Subject-verb agreement and semicolons have had linguists in a chokehold for decades. But even Webster couldn’t school you on the semantics of the urban dictionary. In it lie the answers to life’s toughest questions.
As of this writing, Pride Month is well underway. If you or someone you love is part of the LGBTQ+ community (or watches RuPaul's Drag Race), there are a few terms you should get familiar with. If you’re asked, “what’s the tea?” rest assured that they don’t mean chamomile. And if someone tells you to slay, you better do exactly that.
But what does slay even mean?
What does slay mean? The term is all over TikTok.
Context is key, and this is especially true when it comes to breaking down what it really means to slay.
Despite the term’s murderous implications, the instruction is actually a huge compliment to the person receiving it. Per Dictionary.com, slaying means doing “something spectacularly well.” Used in a sentence, one could say, “Yasss! You slayed that outfit, queen.”
As speakers of the English language well know, the word has many meanings. Along with meaning “to violently kill,” the verb also means to make someone laugh. On the other hand, in Africa, calling someone a “slay queen” — or by translation, a golddigger — is pretty insulting.
But where did the term originally come from?
The term “slay” dates all the way back to the 1800s.
A wise woman once said, “I slay, all day.” That woman was Beyoncé.
In the visuals for her 2016 single, she taught the world how to get in “Formation.” While we are forever grateful for her contributions to culture, she wasn’t the first person to coin the term.
Historians believe that the term slay came to be in the 1800s and has origins in Germany. Slay came back in style around the 1920s.

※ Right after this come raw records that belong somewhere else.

$ cat src/rtl/cpu_pkg.sv
`default_nettype none

package cpu_pkg;

	typedef logic [31:0] word_t;
	typedef logic [4:0]  reg_addr_t;
	typedef logic [7:0]  imem_addr_t;
	typedef logic [7:0]  dmem_addr_t;
	typedef logic [4:0]  opcode_t;
	typedef logic [4:0]  alu_op_t;

	// Instruction field positions
	localparam int OP_HI     = 31;
	localparam int OP_LO     = 27;
	localparam int RD_HI     = 26;
	localparam int RD_LO     = 22;
	localparam int RS_HI     = 21;
	localparam int RS_LO     = 17;
	localparam int RT_HI     = 16;
	localparam int RT_LO     = 12;
	localparam int SHAMT_HI  = 11;
	localparam int SHAMT_LO  = 7;
	localparam int ALU_HI    = 6;
	localparam int ALU_LO    = 2;
	localparam int IMM_HI    = 16;
	localparam int IMM_LO    = 0;
	localparam int TARGET_HI = 26;
	localparam int TARGET_LO = 0;

	// Major opcodes
	localparam opcode_t OP_RTYPE = 5'd0;
	localparam opcode_t OP_J     = 5'd1;
	localparam opcode_t OP_BNE   = 5'd2;
	localparam opcode_t OP_ADDI  = 5'd5;
	localparam opcode_t OP_SW    = 5'd7;
	localparam opcode_t OP_LW    = 5'd8;

	// R-type ALU operations
	localparam alu_op_t ALU_ADD = 5'd0;
	localparam alu_op_t ALU_SUB = 5'd1;
	localparam alu_op_t ALU_AND = 5'd2;
	localparam alu_op_t ALU_OR  = 5'd3;
	localparam alu_op_t ALU_SLL = 5'd4;
	localparam alu_op_t ALU_SRA = 5'd5;

endpackage

`default_nettype wire

$ cat src/rtl/pipe_if.sv
`timescale 1ns/1ps
`default_nettype none

// One pipeline latch as seen by the stage after it
interface pipe_if;

	cpu_pkg::word_t pc;
	cpu_pkg::word_t ir;
	cpu_pkg::word_t a;
	cpu_pkg::word_t b;

	modport source (
		output pc, ir, a, b
	);

	modport sink (
		input pc, ir, a, b
	);

endinterface

`default_nettype wire

$ cat src/rtl/decode_unit.sv
`timescale 1ns/1ps
`default_nettype none

module decode_unit (
	input  wire                     clock,
	input  wire                     reset,
	input  wire                     wb_en,
	input  wire cpu_pkg::reg_addr_t wb_reg,
	input  wire cpu_pkg::word_t     wb_data,
	pipe_if.sink                    fd,
	pipe_if.source                  dx
);

	cpu_pkg::word_t     regs [32];
	cpu_pkg::opcode_t   opcode;
	cpu_pkg::reg_addr_t read_a;
	cpu_pkg::reg_addr_t read_b;
	cpu_pkg::word_t     data_a;
	cpu_pkg::word_t     data_b;

	// r0 is hardwired and a same-cycle write is passed straight through
	function automatic cpu_pkg::word_t read_port(input cpu_pkg::reg_addr_t addr);
		if (addr == '0)
			return '0;
		if (wb_en && wb_reg == addr)
			return wb_data;
		return regs[addr];
	endfunction

	assign opcode = fd.ir[cpu_pkg::OP_HI:cpu_pkg::OP_LO];
	assign read_a = fd.ir[cpu_pkg::RS_HI:cpu_pkg::RS_LO];

	// Stores and branches carry their second source in the rd slot
	assign read_b = (opcode == cpu_pkg::OP_SW || opcode == cpu_pkg::OP_BNE)
		? fd.ir[cpu_pkg::RD_HI:cpu_pkg::RD_LO]
		: fd.ir[cpu_pkg::RT_HI:cpu_pkg::RT_LO];

	always_comb begin
		data_a = read_port(read_a);
		data_b = read_port(read_b);
	end

	//////////////////////////////////////////////////////////////////////
	// Register file
	always_ff @(posedge clock) begin
		if (reset) begin
			for (int i = 0; i < 32; i++)
				regs[i] <= '0;
		end else if (wb_en) begin
			regs[wb_reg] <= wb_data;
		end
	end

	//////////////////////////////////////////////////////////////////////
	// Decode/execute latch
	always_ff @(posedge clock) begin
		dx.pc <= fd.pc;
		dx.a  <= data_a;
		dx.b  <= data_b;
		if (reset)
			dx.ir <= '0;
		else
			dx.ir <= fd.ir;
	end

endmodule

`default_nettype wire

$ cat src/flat_wrapper.sv
// flat-port wrapper written by rule: the top's interface ports become plain ports
module decode_unit_flat 
  (clock, reset, wb_en, wb_reg, wb_data, fd_pc, fd_ir, fd_a, fd_b, dx_pc, dx_ir, dx_a, dx_b);
  pipe_if fd_i ();
  pipe_if dx_i ();
  input  wire clock;
  input  wire reset;
  input  wire wb_en;
  input  wire cpu_pkg::reg_addr_t wb_reg;
  input  wire cpu_pkg::word_t wb_data;
  input wire logic [$bits(fd_i.pc)-1:0] fd_pc;
  input wire logic [$bits(fd_i.ir)-1:0] fd_ir;
  input wire logic [$bits(fd_i.a)-1:0] fd_a;
  input wire logic [$bits(fd_i.b)-1:0] fd_b;
  output wire logic [$bits(dx_i.pc)-1:0] dx_pc;
  output wire logic [$bits(dx_i.ir)-1:0] dx_ir;
  output wire logic [$bits(dx_i.a)-1:0] dx_a;
  output wire logic [$bits(dx_i.b)-1:0] dx_b;
  assign fd_i.pc = fd_pc;
  assign fd_i.ir = fd_ir;
  assign fd_i.a = fd_a;
  assign fd_i.b = fd_b;
  assign dx_pc = dx_i.pc;
  assign dx_ir = dx_i.ir;
  assign dx_a = dx_i.a;
  assign dx_b = dx_i.b;
  decode_unit u_core (.clock(clock), .reset(reset), .wb_en(wb_en), .wb_reg(wb_reg), .wb_data(wb_data), .fd(fd_i), .dx(dx_i));
endmodule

The intersectionality of minority communities gave birth to the context in which the term slay is used today. In the 1970s and 1980s, the term was heavily adopted by the founding queens of ball culture — many of which were Black and brown.
The word became even more widely linked to LGBTQ+ culture after the release of Paris Is Burning — a documentary centered around drag queens living in New York in the 1990s.
With this knowledge in mind, go free and continue to slay the day.